この場合、リターン用チェックバルブとすることで安価なリターン機構を実現できるほか、バッテリ精製水の流量を精度良く推定することができる。
【0011】
また、上記の産業車両のバッテリ自動補水装置において、前記リターン機構は、前記リターン機構の前後の差圧が予め設定された第2設定圧以上のとき、前記給水管のバッテリ精製水をバッテリ精製水タンクへ向けて戻して前記給水管の残圧を開放する構成としてもよい。

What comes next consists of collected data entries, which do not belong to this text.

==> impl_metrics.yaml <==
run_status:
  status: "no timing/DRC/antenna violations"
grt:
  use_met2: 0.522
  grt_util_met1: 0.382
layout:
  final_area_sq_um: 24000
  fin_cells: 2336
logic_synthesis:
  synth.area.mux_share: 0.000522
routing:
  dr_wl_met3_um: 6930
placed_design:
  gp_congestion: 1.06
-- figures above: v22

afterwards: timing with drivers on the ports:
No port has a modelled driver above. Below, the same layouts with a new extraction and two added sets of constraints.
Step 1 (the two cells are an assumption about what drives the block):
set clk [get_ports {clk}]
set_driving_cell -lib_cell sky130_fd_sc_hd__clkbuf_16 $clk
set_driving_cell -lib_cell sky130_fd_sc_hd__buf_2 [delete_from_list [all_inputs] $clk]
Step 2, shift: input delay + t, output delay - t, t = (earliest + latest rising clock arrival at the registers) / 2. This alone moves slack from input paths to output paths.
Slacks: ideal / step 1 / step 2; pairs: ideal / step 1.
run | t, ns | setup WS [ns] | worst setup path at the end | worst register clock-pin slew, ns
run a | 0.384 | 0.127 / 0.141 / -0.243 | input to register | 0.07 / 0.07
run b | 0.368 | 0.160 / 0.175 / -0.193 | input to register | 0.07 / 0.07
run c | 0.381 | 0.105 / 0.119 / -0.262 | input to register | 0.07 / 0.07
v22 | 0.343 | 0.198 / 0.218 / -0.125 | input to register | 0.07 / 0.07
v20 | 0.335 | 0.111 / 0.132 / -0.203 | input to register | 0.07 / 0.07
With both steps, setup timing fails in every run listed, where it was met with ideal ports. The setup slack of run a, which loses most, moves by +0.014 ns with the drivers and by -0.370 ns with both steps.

この場合、リターン機構は、給水管の圧力が予め設定された第2設定圧以上になると給水管のバッテリ精製水をバッテリ精製水タンクへ向けて戻して給水管の残圧を開放することができる。
【発明の効果】
【0012】
本発明によれば、バッテリの満水後における給水管の残圧を開放することが可能であって、バッテリ補水液の流量を安定させることが可能な産業車両のバッテリ自動補水装置を提供できる。
【図面の簡単な説明】
【0013】
【
図1】第1の実施形態に係るバッテリ自動補水装置を搭載する産業車両としてのフォークリフトの側面図である。
【
図2】第1の実施形態に係るバッテリ自動補水装置の概略構成図である。
【
図3】(a)はバッテリへバッテリ精製水が送出される状態を示す図であり、(b)はバッテリ精製水がバッテリ精製水タンクへ送出される状態を示す図である。
【
図4】第2の実施形態に係るバッテリ自動補水装置の概略構成図である。
【発明を実施するための形態】
【0014】
(第1の実施形態)
以下、第1の実施形態に係る産業車両のバッテリ自動補水装置について図面を参照して説明する。本実施形態の産業車両はバッテリ式フォークリフトである。本実施形態ではバッテリ式フォークリフトのバッテリ自動補水装置について例示して説明する。なお、方向を特定する「前後」、「左右」および「上下」については、バッテリ式フォークリフトのオペレータが運転席の運転シートに着座して、バッテリ式フォークリフトの前進側を向いた状態を基準として示す。
【0015】
まず、バッテリ式フォークリフト(以下、単に「フォークリフト」と表記する。)について説明する。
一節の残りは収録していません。